> **YOUR TASK**:
Please give back only the lines below from the one containing "for (int h = 0; h < 16; h++) begin" to the one containing "if (scl_rise && rx_phase) begin", each repeated word for word, both ends included.
━━━━━━━━━━
Source: an optimization exercise on an open RTL-to-GDS flow (aim: small area). Production flows keep margins and buffers that such runs may drop.
At most, simulation tests tie the RTL to the original design; equivalence was not proved.
Power and IR drop assume default switching activity.

== v6 ==
==> flow/design.v <==
module sccb_slave #(
    parameter logic [7:0] DEV_ID      = 8'h60,
    parameter int         SYNC_STAGES = 2
) (
    input  logic       clk,
    input  logic       rst_n,
    input  logic       scl_i,
    input  logic       sda_i,
    output logic       sda_oe,
    output logic       wr_strobe,
    output logic [7:0] wr_addr,
    output logic [7:0] wr_data,
    input  logic [7:0] dbg_addr,
    output logic [7:0] dbg_data,
    output logic       busy
);
    typedef enum logic [3:0] {
        ST_IDLE,
        ST_ID,
        ST_ID_ACK,
        ST_SUB,
        ST_SUB_ACK,
        ST_WDATA,
        ST_WDATA_ACK,
        ST_WAIT_STOP
    } state_t;
    localparam logic [6:0] ID7 = DEV_ID[7:1];
    logic [SYNC_STAGES-1:0] scl_sync_q;
    logic [SYNC_STAGES-1:0] sda_sync_q;
    logic                   scl_h_q;
    logic                   sda_h_q;
    logic                   scl_s;
    logic                   sda_s;
    logic                   scl_rise;
    logic                   scl_fall;
    logic                   start;
    logic                   stop;
    state_t      state_q, state_d;
    logic [3:0]  cnt_q, cnt_d;
    logic [7:0]  shift_q, shift_d;
    logic [7:0]  sub_q, sub_d;
    logic        oe_q, oe_d;
    logic        stb_q, stb_d;
    logic [7:0]  addr_q, addr_d;
    logic [7:0]  data_q, data_d;
    logic        we;
    logic        rx_phase;
    logic        byte_done;
    logic        id_hit;
    logic [7:0]  regfile_q [256];
    logic [4:0]  clr_q;
    logic        clearing;
    logic [15:0] hi_en;
    logic [15:0] lo_en;
    logic [7:0]  wdata;
    logic        dbg_ok;
    logic [7:0]  dbg_raw;
    assign scl_s     = scl_sync_q[SYNC_STAGES-1];
    assign sda_s     = sda_sync_q[SYNC_STAGES-1];
    assign scl_rise  = scl_s & ~scl_h_q;
    assign scl_fall  = ~scl_s & scl_h_q;
    assign start     = scl_s & sda_h_q & ~sda_s;
    assign stop      = scl_s & ~sda_h_q & sda_s;
    assign rx_phase  = (state_q == ST_ID) ||
                       (state_q == ST_SUB) ||
                       (state_q == ST_WDATA);
    assign byte_done = scl_fall && (cnt_q == 4'd8);
    assign id_hit    = (shift_q[7:1] == ID7);
    always_ff @(posedge clk or negedge rst_n) begin
        if (!rst_n) begin
            scl_sync_q <= '1;
            sda_sync_q <= '1;
            scl_h_q    <= 1'b1;
            sda_h_q    <= 1'b1;
        end else begin
            scl_sync_q <= {scl_sync_q[SYNC_STAGES-2:0], scl_i};
            sda_sync_q <= {sda_sync_q[SYNC_STAGES-2:0], sda_i};
            scl_h_q    <= scl_s;
            sda_h_q    <= sda_s;
        end
    end
    always_ff @(posedge clk or negedge rst_n) begin
        if (!rst_n) begin
            state_q <= ST_IDLE;
            cnt_q   <= '0;
            shift_q <= '0;
            sub_q   <= '0;
            oe_q    <= 1'b0;
            stb_q   <= 1'b0;
            addr_q  <= '0;
            data_q  <= '0;
        end else begin
            state_q <= state_d;
            cnt_q   <= cnt_d;
            shift_q <= shift_d;
            sub_q   <= sub_d;
            oe_q    <= oe_d;
            stb_q   <= stb_d;
            addr_q  <= addr_d;
            data_q  <= data_d;
        end
    end
    always_ff @(posedge clk or negedge rst_n) begin
        if (!rst_n) begin
            clr_q <= '0;
        end else if (clearing) begin
            clr_q <= clr_q + 5'd1;
        end
    end
    assign clearing = ~clr_q[4];
    assign wdata    = clearing ? 8'h00 : shift_q;
    always_comb begin
        for (int h = 0; h < 16; h++) begin
            hi_en[h] = clearing ? (clr_q[3:0] == h[3:0])
                                : (we && (sub_q[7:4] == h[3:0]));
        end
        for (int l = 0; l < 16; l++) begin
            lo_en[l] = clearing || (sub_q[3:0] == l[3:0]);
        end
    end
    always_ff @(posedge clk) begin
        for (int i = 0; i < 256; i++) begin
            if (hi_en[i/16] && lo_en[i%16]) begin
                regfile_q[i] <= wdata;
            end
        end
    end
    always_comb begin
        state_d = state_q;
        cnt_d   = cnt_q;
        shift_d = shift_q;
        sub_d   = sub_q;
        oe_d    = oe_q;
        stb_d   = 1'b0;
        addr_d  = addr_q;
        data_d  = data_q;
        we      = 1'b0;
        if (start) begin
            state_d = ST_ID;
            cnt_d   = '0;
            oe_d    = 1'b0;
        end else if (stop) begin
            state_d = ST_IDLE;
            oe_d    = 1'b0;
        end else begin
            if (scl_rise && rx_phase) begin
                shift_d = {shift_q[6:0], sda_s};
                cnt_d   = cnt_q + 4'd1;
            end
            unique case (state_q)
                ST_ID: begin
                    if (byte_done) begin
                        if (id_hit && !shift_q[0]) begin
                            state_d = ST_ID_ACK;
                            oe_d    = 1'b1;
                        end else begin
                            state_d = ST_WAIT_STOP;
                        end
                    end
                end
                ST_ID_ACK: begin
                    if (scl_fall) begin
                        cnt_d   = '0;
                        oe_d    = 1'b0;
                        state_d = ST_SUB;
                    end
                end
                ST_SUB: begin
                    if (byte_done) begin
                        sub_d   = shift_q;
                        oe_d    = 1'b1;
                        state_d = ST_SUB_ACK;
                    end
                end
                ST_SUB_ACK: begin
                    if (scl_fall) begin
                        cnt_d   = '0;
                        oe_d    = 1'b0;
                        state_d = ST_WDATA;
                    end
                end
                ST_WDATA: begin
                    if (byte_done) begin
                        oe_d    = 1'b1;
                        state_d = ST_WDATA_ACK;
                    end
                end
                ST_WDATA_ACK: begin
                    if (scl_rise) begin
                        we     = 1'b1;
                        stb_d  = 1'b1;
                        addr_d = sub_q;
                        data_d = shift_q;
                    end else if (scl_fall) begin
                        oe_d    = 1'b0;
                        state_d = ST_WAIT_STOP;
                    end
                end
                ST_IDLE, ST_WAIT_STOP: begin
                end
                default: begin
                    state_d = ST_IDLE;
                    oe_d    = 1'b0;
                end
            endcase
        end
    end
    assign dbg_raw   = regfile_q[dbg_addr];
    assign dbg_ok    = clr_q[4] || (dbg_addr[7:4] < clr_q[3:0]);
    assign sda_oe    = oe_q;
    assign wr_strobe = stb_q;
    assign wr_addr   = addr_q;
    assign wr_data   = data_q;
    assign dbg_data  = dbg_raw & {8{dbg_ok}};
    assign busy      = (state_q != ST_IDLE);
endmodule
━━━━━━━━━━
> **RESULT**:
        for (int h = 0; h < 16; h++) begin
            hi_en[h] = clearing ? (clr_q[3:0] == h[3:0])
                                : (we && (sub_q[7:4] == h[3:0]));
        end
        for (int l = 0; l < 16; l++) begin
            lo_en[l] = clearing || (sub_q[3:0] == l[3:0]);
        end
    end
    always_ff @(posedge clk) begin
        for (int i = 0; i < 256; i++) begin
            if (hi_en[i/16] && lo_en[i%16]) begin
                regfile_q[i] <= wdata;
            end
        end
    end
    always_comb begin
        state_d = state_q;
        cnt_d   = cnt_q;
        shift_d = shift_q;
        sub_d   = sub_q;
        oe_d    = oe_q;
        stb_d   = 1'b0;
        addr_d  = addr_q;
        data_d  = data_q;
        we      = 1'b0;
        if (start) begin
            state_d = ST_ID;
            cnt_d   = '0;
            oe_d    = 1'b0;
        end else if (stop) begin
            state_d = ST_IDLE;
            oe_d    = 1'b0;
        end else begin
            if (scl_rise && rx_phase) begin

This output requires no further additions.